▶ _Records for the task_
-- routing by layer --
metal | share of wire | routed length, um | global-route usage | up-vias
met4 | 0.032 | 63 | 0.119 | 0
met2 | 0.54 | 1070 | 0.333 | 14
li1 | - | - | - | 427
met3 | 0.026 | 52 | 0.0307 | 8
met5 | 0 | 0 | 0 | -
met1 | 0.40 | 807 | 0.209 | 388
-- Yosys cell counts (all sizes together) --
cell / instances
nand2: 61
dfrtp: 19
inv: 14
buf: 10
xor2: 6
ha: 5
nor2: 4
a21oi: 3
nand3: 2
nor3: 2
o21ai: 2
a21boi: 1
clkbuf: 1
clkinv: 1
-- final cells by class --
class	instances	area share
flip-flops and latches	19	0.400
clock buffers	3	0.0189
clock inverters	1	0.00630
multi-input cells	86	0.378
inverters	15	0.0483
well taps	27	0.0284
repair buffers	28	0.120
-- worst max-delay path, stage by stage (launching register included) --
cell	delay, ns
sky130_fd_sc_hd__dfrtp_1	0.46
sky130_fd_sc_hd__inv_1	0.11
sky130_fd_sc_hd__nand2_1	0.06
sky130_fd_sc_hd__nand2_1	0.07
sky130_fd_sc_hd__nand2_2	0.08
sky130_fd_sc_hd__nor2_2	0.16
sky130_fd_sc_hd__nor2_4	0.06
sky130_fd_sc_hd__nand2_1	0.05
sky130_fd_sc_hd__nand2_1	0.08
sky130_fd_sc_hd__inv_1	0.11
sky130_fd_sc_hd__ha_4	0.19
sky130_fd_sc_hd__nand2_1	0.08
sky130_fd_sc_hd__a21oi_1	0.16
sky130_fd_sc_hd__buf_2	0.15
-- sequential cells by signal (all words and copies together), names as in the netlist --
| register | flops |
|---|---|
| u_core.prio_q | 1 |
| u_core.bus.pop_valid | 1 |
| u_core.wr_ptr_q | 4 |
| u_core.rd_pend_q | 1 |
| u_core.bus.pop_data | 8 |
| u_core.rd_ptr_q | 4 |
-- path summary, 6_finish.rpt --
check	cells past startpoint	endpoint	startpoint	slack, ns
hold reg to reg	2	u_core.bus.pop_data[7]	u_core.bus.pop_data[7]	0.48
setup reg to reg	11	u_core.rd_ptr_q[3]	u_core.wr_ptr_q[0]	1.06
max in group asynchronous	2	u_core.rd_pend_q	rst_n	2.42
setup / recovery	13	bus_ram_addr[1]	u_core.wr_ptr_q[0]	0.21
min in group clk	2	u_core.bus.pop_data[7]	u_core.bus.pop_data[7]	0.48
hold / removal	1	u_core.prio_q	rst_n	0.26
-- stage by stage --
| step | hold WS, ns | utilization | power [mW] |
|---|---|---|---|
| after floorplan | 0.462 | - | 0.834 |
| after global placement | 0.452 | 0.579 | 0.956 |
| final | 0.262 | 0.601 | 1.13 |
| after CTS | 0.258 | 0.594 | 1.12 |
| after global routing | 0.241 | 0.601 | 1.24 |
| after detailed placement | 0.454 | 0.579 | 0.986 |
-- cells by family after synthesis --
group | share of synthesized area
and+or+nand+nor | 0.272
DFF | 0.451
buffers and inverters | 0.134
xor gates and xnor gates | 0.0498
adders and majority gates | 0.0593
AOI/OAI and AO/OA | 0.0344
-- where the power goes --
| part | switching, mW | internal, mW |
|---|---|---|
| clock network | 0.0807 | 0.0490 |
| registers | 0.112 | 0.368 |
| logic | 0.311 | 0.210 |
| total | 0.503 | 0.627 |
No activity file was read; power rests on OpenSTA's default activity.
<file path="config.mk">
export PLATFORM = sky130hd
export DESIGN_NAME = dec_secded_pipe
export DESIGN_NICKNAME = d
export VERILOG_FILES = /design/src/rtl/enc_dec_pkg.sv /design/src/rtl/dec_syndrome.sv /design/src/rtl/dec_secded_pipe.sv
export SDC_FILE = /design/constraint.sdc
export NUM_CORES = 1
export LEC_CHECK = 0
export ABC_AREA = 1
export CORE_MARGIN = 2
export CORE_UTILIZATION = 35
export DETAILED_ROUTE_END_ITERATION = 6
export PLACE_DENSITY = 0.64
export SETUP_SLACK_MARGIN = 0.02
export SYNTH_ARGS = -nofsm -noshare
export SYNTH_HDL_FRONTEND = slang
export SYNTH_HIERARCHICAL = 1
export SYNTH_SLANG_ARGS = --single-unit
</file>
<file path="constraint.sdc">
create_clock -name clk -period 5.8 [get_ports clk]
set_input_delay 1.16 -clock clk [delete_from_list [all_inputs] [get_ports clk]]
set_output_delay 1.16 -clock clk [all_outputs]
set_load 0.02 [all_outputs]
</file>
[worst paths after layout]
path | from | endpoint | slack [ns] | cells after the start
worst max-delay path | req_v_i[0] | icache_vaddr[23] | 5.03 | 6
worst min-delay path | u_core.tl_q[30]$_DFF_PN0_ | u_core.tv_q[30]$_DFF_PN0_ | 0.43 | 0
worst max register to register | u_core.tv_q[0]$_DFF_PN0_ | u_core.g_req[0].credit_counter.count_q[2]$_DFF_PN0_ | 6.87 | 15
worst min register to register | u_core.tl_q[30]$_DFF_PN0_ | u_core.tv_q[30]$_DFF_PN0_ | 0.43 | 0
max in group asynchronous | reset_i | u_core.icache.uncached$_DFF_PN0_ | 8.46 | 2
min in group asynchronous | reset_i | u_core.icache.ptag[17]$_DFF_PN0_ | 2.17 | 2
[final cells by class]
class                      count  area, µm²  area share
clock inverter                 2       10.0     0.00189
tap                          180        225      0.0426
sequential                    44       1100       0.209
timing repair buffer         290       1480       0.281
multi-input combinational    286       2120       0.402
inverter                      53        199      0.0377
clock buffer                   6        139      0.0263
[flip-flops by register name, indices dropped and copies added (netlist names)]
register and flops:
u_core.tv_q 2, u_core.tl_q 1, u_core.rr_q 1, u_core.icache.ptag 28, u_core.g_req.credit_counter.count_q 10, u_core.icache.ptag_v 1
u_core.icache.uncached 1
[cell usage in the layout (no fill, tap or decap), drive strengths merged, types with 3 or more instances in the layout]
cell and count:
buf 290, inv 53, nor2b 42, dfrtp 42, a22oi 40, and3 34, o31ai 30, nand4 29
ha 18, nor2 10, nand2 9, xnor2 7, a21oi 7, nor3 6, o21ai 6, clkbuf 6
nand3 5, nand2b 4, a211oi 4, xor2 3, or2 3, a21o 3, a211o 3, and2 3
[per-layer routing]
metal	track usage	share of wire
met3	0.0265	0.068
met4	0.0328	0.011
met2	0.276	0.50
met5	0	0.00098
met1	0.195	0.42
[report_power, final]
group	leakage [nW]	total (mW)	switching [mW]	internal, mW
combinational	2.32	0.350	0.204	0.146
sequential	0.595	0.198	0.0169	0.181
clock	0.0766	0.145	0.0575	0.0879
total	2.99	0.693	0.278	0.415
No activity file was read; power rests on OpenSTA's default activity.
[config.mk]
export PLATFORM = sky130hd
export DESIGN_NAME = pl_muldiv_sched
export DESIGN_NICKNAME = d
export VERILOG_FILES = /design/src/rtl/pl_muldiv_sched.sv
export SDC_FILE = /design/constraint.sdc
export NUM_CORES = 1
export LEC_CHECK = 0
export CORE_MARGIN = 5
export CORE_UTILIZATION = 45
export DETAILED_ROUTE_END_ITERATION = 8
export PLACE_DENSITY = 0.65
export SLEW_MARGIN = 20
export SYNTH_ARGS = -nofsm -noshare
export SYNTH_HDL_FRONTEND = slang
export SYNTH_SLANG_ARGS = --single-unit
[constraint.sdc]
create_clock -name clk -period 5.4 [get_ports clk]
set_clock_uncertainty 0.2 [all_clocks]
set_input_delay 1.08 -clock clk [delete_from_list [all_inputs] [get_ports clk]]
set_output_delay 1.08 -clock clk [all_outputs]
set_load 0.01 [all_outputs]
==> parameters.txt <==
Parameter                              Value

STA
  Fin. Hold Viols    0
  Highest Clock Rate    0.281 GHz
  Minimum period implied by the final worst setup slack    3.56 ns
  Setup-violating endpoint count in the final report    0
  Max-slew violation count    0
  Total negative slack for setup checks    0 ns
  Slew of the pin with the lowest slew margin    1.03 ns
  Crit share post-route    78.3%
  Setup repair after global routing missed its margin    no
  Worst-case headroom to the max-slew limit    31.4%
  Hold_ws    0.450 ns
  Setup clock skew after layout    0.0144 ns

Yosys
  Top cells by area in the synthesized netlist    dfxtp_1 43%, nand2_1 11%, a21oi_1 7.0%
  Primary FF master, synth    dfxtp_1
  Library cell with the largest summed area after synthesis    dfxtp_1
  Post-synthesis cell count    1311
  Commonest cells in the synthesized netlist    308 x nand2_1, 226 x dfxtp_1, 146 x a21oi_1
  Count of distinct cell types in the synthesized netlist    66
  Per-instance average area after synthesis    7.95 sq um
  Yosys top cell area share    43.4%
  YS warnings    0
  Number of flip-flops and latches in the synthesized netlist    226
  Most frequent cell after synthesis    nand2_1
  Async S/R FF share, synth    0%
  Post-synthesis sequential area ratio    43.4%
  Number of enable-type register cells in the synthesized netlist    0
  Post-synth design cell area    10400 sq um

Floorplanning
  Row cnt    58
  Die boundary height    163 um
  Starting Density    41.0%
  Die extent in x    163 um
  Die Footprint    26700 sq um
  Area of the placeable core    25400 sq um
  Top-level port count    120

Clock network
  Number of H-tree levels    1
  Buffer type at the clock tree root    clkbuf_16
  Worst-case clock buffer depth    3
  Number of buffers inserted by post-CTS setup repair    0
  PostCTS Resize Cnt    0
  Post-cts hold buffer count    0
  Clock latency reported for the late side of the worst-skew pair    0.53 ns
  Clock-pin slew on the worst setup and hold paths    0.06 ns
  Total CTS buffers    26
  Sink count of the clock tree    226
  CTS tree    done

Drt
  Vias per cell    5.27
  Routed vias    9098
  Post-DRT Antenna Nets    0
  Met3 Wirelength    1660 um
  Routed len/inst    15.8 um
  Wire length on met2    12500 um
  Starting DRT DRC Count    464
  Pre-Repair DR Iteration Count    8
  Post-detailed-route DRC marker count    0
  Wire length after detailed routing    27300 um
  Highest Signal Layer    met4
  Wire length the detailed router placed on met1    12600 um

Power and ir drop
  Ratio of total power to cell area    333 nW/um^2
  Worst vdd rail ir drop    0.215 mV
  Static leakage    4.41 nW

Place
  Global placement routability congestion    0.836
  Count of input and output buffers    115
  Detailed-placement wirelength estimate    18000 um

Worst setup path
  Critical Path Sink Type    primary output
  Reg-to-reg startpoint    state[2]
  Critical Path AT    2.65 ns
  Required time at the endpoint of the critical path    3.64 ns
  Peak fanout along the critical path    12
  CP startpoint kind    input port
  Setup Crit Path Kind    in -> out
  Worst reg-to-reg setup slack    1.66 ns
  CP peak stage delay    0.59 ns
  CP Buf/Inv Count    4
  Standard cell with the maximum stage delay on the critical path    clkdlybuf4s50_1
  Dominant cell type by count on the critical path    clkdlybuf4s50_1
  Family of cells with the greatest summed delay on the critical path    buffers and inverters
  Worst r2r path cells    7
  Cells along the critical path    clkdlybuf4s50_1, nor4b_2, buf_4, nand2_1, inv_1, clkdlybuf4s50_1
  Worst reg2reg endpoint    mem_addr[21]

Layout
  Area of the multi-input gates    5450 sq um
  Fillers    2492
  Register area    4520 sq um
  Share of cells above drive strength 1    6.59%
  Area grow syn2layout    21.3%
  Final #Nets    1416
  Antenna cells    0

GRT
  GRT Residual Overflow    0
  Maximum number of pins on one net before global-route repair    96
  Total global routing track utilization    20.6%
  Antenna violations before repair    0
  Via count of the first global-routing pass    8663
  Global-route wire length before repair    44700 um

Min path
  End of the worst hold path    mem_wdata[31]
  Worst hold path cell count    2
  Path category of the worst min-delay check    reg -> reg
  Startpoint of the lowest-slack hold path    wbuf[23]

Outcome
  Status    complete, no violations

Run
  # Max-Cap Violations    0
File: config.mk
export PLATFORM = sky130hd
export DESIGN_NAME = clock_set_controller
export DESIGN_NICKNAME = d
export VERILOG_FILES = /design/src/rtl/clock_set_controller_pkg.sv /design/src/rtl/button_conditioner.sv /design/src/rtl/clock_set_controller.sv
export SDC_FILE = /design/constraint.sdc
export NUM_CORES = 1
export LEC_CHECK = 0
export ABC_AREA = 0
export CORE_ASPECT_RATIO = 1.4
export CORE_MARGIN = 2
export CORE_UTILIZATION = 45
export DETAILED_ROUTE_END_ITERATION = 8
export GPL_ROUTABILITY_DRIVEN = 0
export GPL_TIMING_DRIVEN = 0
export PLACE_DENSITY = 0.67
export SKIP_CTS_REPAIR_TIMING = 1
export SYNTH_ARGS = -nofsm -noshare
export SYNTH_HDL_FRONTEND = slang
export SYNTH_SLANG_ARGS = --single-unit
File: constraint.sdc
create_clock -name clk -period 4 [get_ports clk]
set_input_delay 0.8 -clock clk [delete_from_list [all_inputs] [get_ports clk]]
set_output_delay 0.8 -clock clk [all_outputs]
set_load 0.02 [all_outputs]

▶ _Your objective_
Go to the line in the material above that contains "Most frequent cell" and copy exactly from there through the line that contains "Worst-case clock buffer", stopping after it.

▶ _Solution below_
  Most frequent cell after synthesis    nand2_1
  Async S/R FF share, synth    0%
  Post-synthesis sequential area ratio    43.4%
  Number of enable-type register cells in the synthesized netlist    0
  Post-synth design cell area    10400 sq um

Floorplanning
  Row cnt    58
  Die boundary height    163 um
  Starting Density    41.0%
  Die extent in x    163 um
  Die Footprint    26700 sq um
  Area of the placeable core    25400 sq um
  Top-level port count    120

Clock network
  Number of H-tree levels    1
  Buffer type at the clock tree root    clkbuf_16
  Worst-case clock buffer depth    3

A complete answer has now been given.